Thank you for this interesting problem. I think your code is good to go, although it isn't quite how I would do it. First, avoid using array unless you absolutely need to. List<T> is much easier to manage, which compensates for it's nominally larger size in memory. You can then get your data in one pass because a list is resizable.

static List<byte> ConcatenateBuffers(params byte[][] list)

Now you can do:

var data = new List<byte>();
for (var i = 0; i < list.Length; ++i)
{
    for (var j = 0; j < list[i].Length; j++)
    {
        data.Add(list[i][j]);   // the list automatically resizes
    }
}

If performance isn't critical, where you need to squeeze the last nanosecond out of performance, I would also consider using IEnumerable and yielding results.

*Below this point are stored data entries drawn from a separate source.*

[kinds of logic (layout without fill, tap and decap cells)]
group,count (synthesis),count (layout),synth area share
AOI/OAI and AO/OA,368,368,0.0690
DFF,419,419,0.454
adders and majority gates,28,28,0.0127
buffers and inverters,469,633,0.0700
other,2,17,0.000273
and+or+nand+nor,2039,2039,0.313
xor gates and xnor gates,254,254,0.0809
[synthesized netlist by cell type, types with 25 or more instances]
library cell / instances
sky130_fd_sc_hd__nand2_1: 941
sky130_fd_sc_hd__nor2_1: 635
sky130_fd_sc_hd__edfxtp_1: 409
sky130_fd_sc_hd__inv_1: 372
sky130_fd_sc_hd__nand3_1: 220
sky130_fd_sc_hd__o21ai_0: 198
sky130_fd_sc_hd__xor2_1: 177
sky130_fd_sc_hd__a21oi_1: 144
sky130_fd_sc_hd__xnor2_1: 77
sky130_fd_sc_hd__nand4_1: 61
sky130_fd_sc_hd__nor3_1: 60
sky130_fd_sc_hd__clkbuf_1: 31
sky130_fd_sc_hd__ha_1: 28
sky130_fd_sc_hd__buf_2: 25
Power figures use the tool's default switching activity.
--- src/rtl/apq_pkg.sv ---
`default_nettype none
// ----------------------------------------------------------------------------
// apq_pkg: shared types and constants of the array priority queue
// Sizes, request and status codes, beat payloads and the control bundles
// that pass between the controller and the datapath.
// ----------------------------------------------------------------------------
package apq_pkg;

    // Storage sizes.
    localparam int DEPTH     = 16;
    localparam int TAG_BITS  = 16;
    localparam int PRIO_BITS = 8;
    localparam int IDX_BITS  = $clog2(DEPTH);
    localparam int CNT_BITS  = $clog2(DEPTH + 1);

    // Fixed field widths of the beats and of the capacity register.
    localparam int REQ_BITS    = 3;
    localparam int STATUS_BITS = 2;
    localparam int POS_BITS    = 4;
    localparam int CAP_BITS    = 5;
    localparam int CMP_BITS    = (CNT_BITS > CAP_BITS) ? CNT_BITS : CAP_BITS;
    localparam logic [CAP_BITS-1:0] CAP_RESET = CAP_BITS'(16);

    // Request codes.
    localparam logic [REQ_BITS-1:0] REQ_APPEND  = 3'd0;
    localparam logic [REQ_BITS-1:0] REQ_INSERT  = 3'd1;
    localparam logic [REQ_BITS-1:0] REQ_EXTRACT = 3'd2;
    localparam logic [REQ_BITS-1:0] REQ_FIND    = 3'd3;
    localparam logic [REQ_BITS-1:0] REQ_COUNT   = 3'd4;

    // Status codes.
    localparam logic [STATUS_BITS-1:0] ST_OK        = 2'd0;
    localparam logic [STATUS_BITS-1:0] ST_FULL      = 2'd1;
    localparam logic [STATUS_BITS-1:0] ST_EMPTY     = 2'd2;
    localparam logic [STATUS_BITS-1:0] ST_NOT_FOUND = 2'd3;

    // Configuration register byte addresses.
    localparam logic [1:0] ADDR_CAPACITY = 2'd0;

    // Input beat.
    typedef struct packed {
        logic [REQ_BITS-1:0]  req_type;
        logic [TAG_BITS-1:0]  item_tag;
        logic [PRIO_BITS-1:0] priority_req;
    } apq_req_t;

    // Result beat.
    typedef struct packed {
        logic [STATUS_BITS-1:0] status;
        logic [TAG_BITS-1:0]    out_tag;
        logic [PRIO_BITS-1:0]   out_priority;
        logic [POS_BITS-1:0]    position;
        logic [POS_BITS-1:0]    ahead_count;
    } apq_rsp_t;

    // Commands from the controller to the datapath.
    typedef struct packed {
        logic load_req;
        logic set_full;
        logic set_empty;
        logic do_tail;
        logic do_scan;
        logic commit;
        logic out_load;
    } apq_cmd_t;

    // Status from the datapath to the controller.
    typedef struct packed {
        logic [REQ_BITS-1:0] req;
        logic                full;
        logic                empty;
        logic                tail_ge;
        logic                hit;
        logic                last;
        logic                out_free;
    } apq_stat_t;

endpackage
`default_nettype wire

--- src/rtl/apq_ctrl.sv ---
`default_nettype none
// ----------------------------------------------------------------------------
// apq_ctrl: request sequencer of the array priority queue
// Steps each request through decode, tail check, linear scan, list update
// and result hand-off, driving the datapath by commands.
// ----------------------------------------------------------------------------
module apq_ctrl (
    input  wire logic               aclk,
    input  wire logic               aresetn,
    input  wire logic               s_valid,
    output logic                    s_ready,
    input  wire apq_pkg::apq_stat_t stat,
    output apq_pkg::apq_cmd_t       cmd
);
    import apq_pkg::*;

    localparam logic [2:0] S_IDLE   = 3'd0;
    localparam logic [2:0] S_START  = 3'd1;
    localparam logic [2:0] S_TAIL   = 3'd2;
    localparam logic [2:0] S_SCAN   = 3'd3;
    localparam logic [2:0] S_COMMIT = 3'd4;
    localparam logic [2:0] S_OUT    = 3'd5;

    logic [2:0] state_reg;
    logic [2:0] state_next;
    logic       is_insert;
    logic       is_lookup;

    assign is_insert = (stat.req == REQ_APPEND) || (stat.req == REQ_INSERT);
    assign is_lookup = (stat.req == REQ_FIND) || (stat.req == REQ_COUNT);
    assign s_ready   = (state_reg == S_IDLE);

    // Next state and commands.
    always_comb begin
        state_next = state_reg;
        cmd        = '0;
        unique case (state_reg)
            S_IDLE: begin
                if (s_valid) begin
                    cmd.load_req = 1'b1;
                    state_next   = S_START;
                end
            end
            S_START: begin
                if (is_insert) begin
                    if (stat.full) begin
                        cmd.set_full = 1'b1;
                        state_next   = S_OUT;
                    end else if (stat.req == REQ_APPEND || stat.empty) begin
                        state_next = S_COMMIT;
                    end else begin
                        state_next = S_TAIL;
                    end
                end else if (stat.req == REQ_EXTRACT) begin
                    if (stat.empty) begin
                        cmd.set_empty = 1'b1;
                        state_next    = S_OUT;
                    end else begin
                        state_next = S_SCAN;
                    end
                end else if (is_lookup) begin
                    state_next = stat.empty ? S_OUT : S_SCAN;
                end else begin
                    state_next = S_OUT;
                end
            end
            S_TAIL: begin
                cmd.do_tail = 1'b1;
                state_next  = stat.tail_ge ? S_COMMIT : S_SCAN;
            end
            S_SCAN: begin
                cmd.do_scan = 1'b1;
                if (stat.hit || stat.last) begin
                    state_next = is_lookup ? S_OUT : S_COMMIT;
                end
            end
            S_COMMIT: begin
                cmd.commit = 1'b1;
                state_next = S_OUT;
            end
            S_OUT: begin
                if (stat.out_free) begin
                    cmd.out_load = 1'b1;
                    state_next   = S_IDLE;
                end
            end
            default: begin
                state_next = S_IDLE;
            end
        endcase
    end

    // State register.
    always_ff @(posedge aclk) begin
        if (!aresetn) begin
            state_reg <= S_IDLE;
        end else begin
            state_reg <= state_next;
        end
    end

    // A request is only taken in the idle state and always moves to decode.
    a_accept_to_start: assert property (@(posedge aclk) disable iff (!aresetn)
        (s_valid && s_ready) |=> (state_reg == S_START))
        else $error("accepted beat did not start decoding");

    // The list is only changed for requests that modify it.
    a_commit_kind: assert property (@(posedge aclk) disable iff (!aresetn)
        cmd.commit |-> (is_insert || stat.req == REQ_EXTRACT))
        else $error("list update for a lookup request");

    // A lookup never reaches the update step.
    a_lookup_no_commit: assert property (@(posedge aclk) disable iff (!aresetn)
        (state_reg == S_SCAN && is_lookup) |=> (state_reg != S_COMMIT))
        else $error("lookup scan went to list update");

endmodule
`default_nettype wire

--- src/rtl/apq_datapath.sv ---
`default_nettype none
// ----------------------------------------------------------------------------
// apq_datapath: entry storage, scan unit and result register
// Holds the entry rows and fill level, scans one row per cycle through a
// single read port, shifts rows in one step on update, and keeps the
// result beat in an output register.
// ----------------------------------------------------------------------------
module apq_datapath (
    input  wire logic                             aclk,
    input  wire logic                             aresetn,
    input  wire apq_pkg::apq_cmd_t                cmd,
    output apq_pkg::apq_stat_t                    stat,
    input  wire apq_pkg::apq_req_t                s_data,
    input  wire logic [apq_pkg::CAP_BITS-1:0]     capacity,
    output logic                                  m_valid,
    input  wire logic                             m_ready,
    output apq_pkg::apq_rsp_t                     m_data
);
    import apq_pkg::*;

    // Entry rows.
    logic [PRIO_BITS-1:0] prio_mem [DEPTH];
    logic [TAG_BITS-1:0]  tag_mem  [DEPTH];
    logic [PRIO_BITS-1:0] prio_prev [DEPTH];
    logic [TAG_BITS-1:0]  tag_prev  [DEPTH];
    logic [PRIO_BITS-1:0] prio_succ [DEPTH];
    logic [TAG_BITS-1:0]  tag_succ  [DEPTH];

    logic [CNT_BITS-1:0]    fill_reg;
    logic [REQ_BITS-1:0]    req_reg;
    logic [TAG_BITS-1:0]    new_tag_reg;
    logic [PRIO_BITS-1:0]   key_reg;
    logic [CNT_BITS-1:0]    idx_reg;
    logic [CNT_BITS-1:0]    pos_reg;
    logic [IDX_BITS-1:0]    best_idx_reg;
    logic [PRIO_BITS-1:0]   best_prio_reg;
    logic [TAG_BITS-1:0]    best_tag_reg;
    logic [CNT_BITS-1:0]    cnt_reg;
    logic [STATUS_BITS-1:0] status_reg;
    logic                   m_valid_reg;
    apq_rsp_t               rsp_reg;
    apq_rsp_t               rsp_next;

    logic [IDX_BITS-1:0]  rd_addr;
    logic [PRIO_BITS-1:0] rd_prio;
    logic [TAG_BITS-1:0]  rd_tag;
    logic [CNT_BITS-1:0]  fill_m1;
    logic                 is_insert;
    logic                 find_hit;
    logic                 ins_hit;
    logic                 ok;

    // Neighbor rows for the one-step shifts.
    for (genvar g = 0; g < DEPTH; g++) begin : g_nbr
        if (g == 0) begin : g_first
            assign prio_prev[g] = '0;
            assign tag_prev[g]  = '0;
        end else begin : g_mid
            assign prio_prev[g] = prio_mem[g-1];
            assign tag_prev[g]  = tag_mem[g-1];
        end
        if (g == DEPTH - 1) begin : g_last
            assign prio_succ[g] = '0;
            assign tag_succ[g]  = '0;
        end else begin : g_body
            assign prio_succ[g] = prio_mem[g+1];
            assign tag_succ[g]  = tag_mem[g+1];
        end
    end

    // Single read port: tail row during the tail check, else the scan row.
    assign fill_m1 = fill_reg - CNT_BITS'(1);
    assign rd_addr = cmd.do_tail ? fill_m1[IDX_BITS-1:0] : idx_reg[IDX_BITS-1:0];
    assign rd_prio = prio_mem[rd_addr];
    assign rd_tag  = tag_mem[rd_addr];

    assign is_insert = (req_reg == REQ_APPEND) || (req_reg == REQ_INSERT);
    assign find_hit  = (req_reg == REQ_FIND) && (rd_prio == key_reg);
    assign ins_hit   = (req_reg == REQ_INSERT) && (rd_prio >= key_reg);
    assign ok        = (status_reg == ST_OK);

    // Status toward the controller. A key at or below the head priority
    // belongs at the head, so the tail shortcut only applies above it and
    // the scan then stops on the head row.
    always_comb begin
        stat.req      = req_reg;
        stat.full     = (CMP_BITS'(fill_reg) >= CMP_BITS'(capacity))
                        || (fill_reg == CNT_BITS'(DEPTH));
        stat.empty    = (fill_reg == '0);
        stat.tail_ge  = (key_reg >= rd_prio) && (key_reg > prio_mem[0]);
        stat.hit      = find_hit || ins_hit;
        stat.last     = ((idx_reg + CNT_BITS'(1)) == fill_reg);
        stat.out_free = !m_valid_reg || m_ready;
    end

    // Request latch and scan registers.
    always_ff @(posedge aclk) begin
        if (cmd.load_req) begin
            req_reg       <= s_data.req_type;
            new_tag_reg   <= s_data.item_tag;
            key_reg       <= s_data.priority_req;
            idx_reg       <= '0;
            pos_reg       <= fill_reg;
            best_idx_reg  <= '0;
            best_prio_reg <= '0;
            best_tag_reg  <= '0;
            cnt_reg       <= '0;
            status_reg    <= (s_data.req_type == REQ_FIND) ? ST_NOT_FOUND : ST_OK;
        end else begin
            if (cmd.set_full) begin
                status_reg <= ST_FULL;
            end
            if (cmd.set_empty) begin
                status_reg <= ST_EMPTY;
            end
            if (cmd.do_tail && !stat.tail_ge) begin
                pos_reg <= fill_m1;
            end
            if (cmd.do_scan) begin
                idx_reg <= idx_reg + CNT_BITS'(1);
                if (find_hit) begin
                    status_reg <= ST_OK;
                    pos_reg    <= idx_reg;
                end
                if (ins_hit) begin
                    pos_reg <= idx_reg;
                end
                if (req_reg == REQ_EXTRACT && (idx_reg == '0 || rd_prio > best_prio_reg)) begin
                    best_idx_reg  <= idx_reg[IDX_BITS-1:0];
                    best_prio_reg <= rd_prio;
                    best_tag_reg  <= rd_tag;
                end
                if (req_reg == REQ_COUNT && rd_prio >= key_reg) begin
                    cnt_reg <= cnt_reg + CNT_BITS'(1);
                end
            end
        end
    end

    // Row update: open a gap for an insert, close it after an extract.
    always_ff @(posedge aclk) begin
        if (cmd.commit) begin
            for (int i = 0; i < DEPTH; i++) begin
                if (is_insert) begin
                    if (CNT_BITS'(i) == pos_reg) begin
                        prio_mem[i] <= key_reg;
                        tag_mem[i]  <= new_tag_reg;
                    end else if (CNT_BITS'(i) > pos_reg && CNT_BITS'(i) <= fill_reg) begin
                        prio_mem[i] <= prio_prev[i];
                        tag_mem[i]  <= tag_prev[i];
                    end
                end else if (CNT_BITS'(i) >= CNT_BITS'(best_idx_reg)
                             && (CNT_BITS'(i) + CNT_BITS'(1)) < fill_reg) begin
                    prio_mem[i] <= prio_succ[i];
                    tag_mem[i]  <= tag_succ[i];
                end
            end
        end
    end

    // Fill level.
    always_ff @(posedge aclk) begin
        if (!aresetn) begin
            fill_reg <= '0;
        end else if (cmd.commit) begin
            fill_reg <= is_insert ? fill_reg + CNT_BITS'(1) : fill_m1;
        end
    end

    // Result beat.
    always_comb begin
        rsp_next              = '0;
        rsp_next.status       = status_reg;
        if (req_reg == REQ_EXTRACT && ok) begin
            rsp_next.out_tag      = best_tag_reg;
            rsp_next.out_priority = best_prio_reg;
        end
        if (req_reg == REQ_FIND && ok) begin
            rsp_next.position = POS_BITS'(pos_reg);
        end
        if (req_reg == REQ_COUNT && cnt_reg != '0) begin
            rsp_next.ahead_count = POS_BITS'(cnt_reg - CNT_BITS'(1));
        end
    end

    // Output register.
    always_ff @(posedge aclk) begin
        if (!aresetn) begin
            m_valid_reg <= 1'b0;
        end else if (cmd.out_load) begin
            m_valid_reg <= 1'b1;
        end else if (m_ready) begin
            m_valid_reg <= 1'b0;
        end
    end

    always_ff @(posedge aclk) begin
        if (cmd.out_load) begin
            rsp_reg <= rsp_next;
        end
    end

    assign m_valid = m_valid_reg;
    assign m_data  = rsp_reg;

    // The fill level never passes the row count.
    a_fill_bound: assert property (@(posedge aclk) disable iff (!aresetn)
        fill_reg <= CNT_BITS'(DEPTH))
        else $error("fill level above depth");

    // An extract removes exactly one entry.
    a_extract_dec: assert property (@(posedge aclk) disable iff (!aresetn)
        (cmd.commit && req_reg == REQ_EXTRACT) |=> (fill_reg == $past(fill_m1)))
        else $error("extract did not lower the fill level by one");

    // A found position lies inside the list.
    a_find_pos: assert property (@(posedge aclk) disable iff (!aresetn)
        (cmd.out_load && req_reg == REQ_FIND && ok) |-> (pos_reg < fill_reg))
        else $error("find position outside the list");

    // A new result is only loaded when the output register is free.
    a_out_free: assert property (@(posedge aclk) disable iff (!aresetn)
        cmd.out_load |-> (!m_valid_reg || m_ready))
        else $error("result overwritten before it was taken");

endmodule
`default_nettype wire

--- src/rtl/array_priority_queue_core.sv ---
`default_nettype none
// ----------------------------------------------------------------------------
// array_priority_queue_core: bounded priority list with linear scan
// Append, ordered insert, extract-max, find and count requests on a list
// of up to DEPTH entries, with a capacity register on an APB-style port.
// ----------------------------------------------------------------------------
//  Channel   Direction  Handshake               Beat
//  s_        in         s_valid / s_ready       apq_req_t (request)
//  m_        out        m_valid / m_ready       apq_rsp_t (result)
//  APB       in         psel/penable, pready=1  capacity at byte address 0
//
//  A refused request, a lookup on an empty list or an unknown kind goes from
//  decode straight to the result hand-off; an append, or an insert that goes
//  to an empty list or past the tail, passes the list update first. The rest
//  scan, reading one entry per cycle through the single read port.
//  Reset empties the list and sets capacity to 16; entries are not cleared.
//  A new request is taken once the previous one has left the sequencer,
//  even while its result beat still waits for m_ready.
// ----------------------------------------------------------------------------
module array_priority_queue_core (
    input  wire logic              aclk,
    input  wire logic              aresetn,
    input  wire logic              s_valid,
    output logic                   s_ready,
    input  wire apq_pkg::apq_req_t s_data,
    output logic                   m_valid,
    input  wire logic              m_ready,
    output apq_pkg::apq_rsp_t      m_data,
    input  wire logic              psel,
    input  wire logic              penable,
    input  wire logic              pwrite,
    input  wire logic [1:0]        paddr,
    input  wire logic [31:0]       pwdata,
    output logic [31:0]            prdata,
    output logic                   pready
);
    import apq_pkg::*;

    logic [CAP_BITS-1:0] capacity_reg;
    apq_cmd_t            cmd;
    apq_stat_t           stat;

    // Configuration port.
    assign pready = 1'b1;
    assign prdata = (paddr == ADDR_CAPACITY) ? 32'(capacity_reg) : '0;

    always_ff @(posedge aclk) begin
        if (!aresetn) begin
            capacity_reg <= CAP_RESET;
        end else if (psel && penable && pwrite && pready && paddr == ADDR_CAPACITY) begin
            capacity_reg <= pwdata[CAP_BITS-1:0];
        end
    end

    // Sequencer.
    apq_ctrl u_ctrl (
        .aclk    (aclk),
        .aresetn (aresetn),
        .s_valid (s_valid),
        .s_ready (s_ready),
        .stat    (stat),
        .cmd     (cmd)
    );

    // Storage, scan and result.
    apq_datapath u_datapath (
        .aclk     (aclk),
        .aresetn  (aresetn),
        .cmd      (cmd),
        .stat     (stat),
        .s_data   (s_data),
        .capacity (capacity_reg),
        .m_valid  (m_valid),
        .m_ready  (m_ready),
        .m_data   (m_data)
    );

endmodule
`default_nettype wire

This constructs a state machine that doesn't do the calculations until you actually ask for them. It has the drawback of having some slight overhead for each call, but if you only need to process a few bytes periodically and the performance cost of processing a chunk of bytes is large, it allows you to do just that, rather than processing the whole set at once--you only process what you need when you need it.

for (var i = 0; i < list.Length; ++i)
{
    for (var j = 0; j < list[i].Length; j++)
    {
        yield return list[i][j];
    }
}

Your signature then becomes:

static IEnumerable<byte> ConcatenateBuffers(params byte[][] list)

For what it's worth, if you want/need to use arrays, what you have is good, and likely as optimal as you will get both memory- and performance-wise.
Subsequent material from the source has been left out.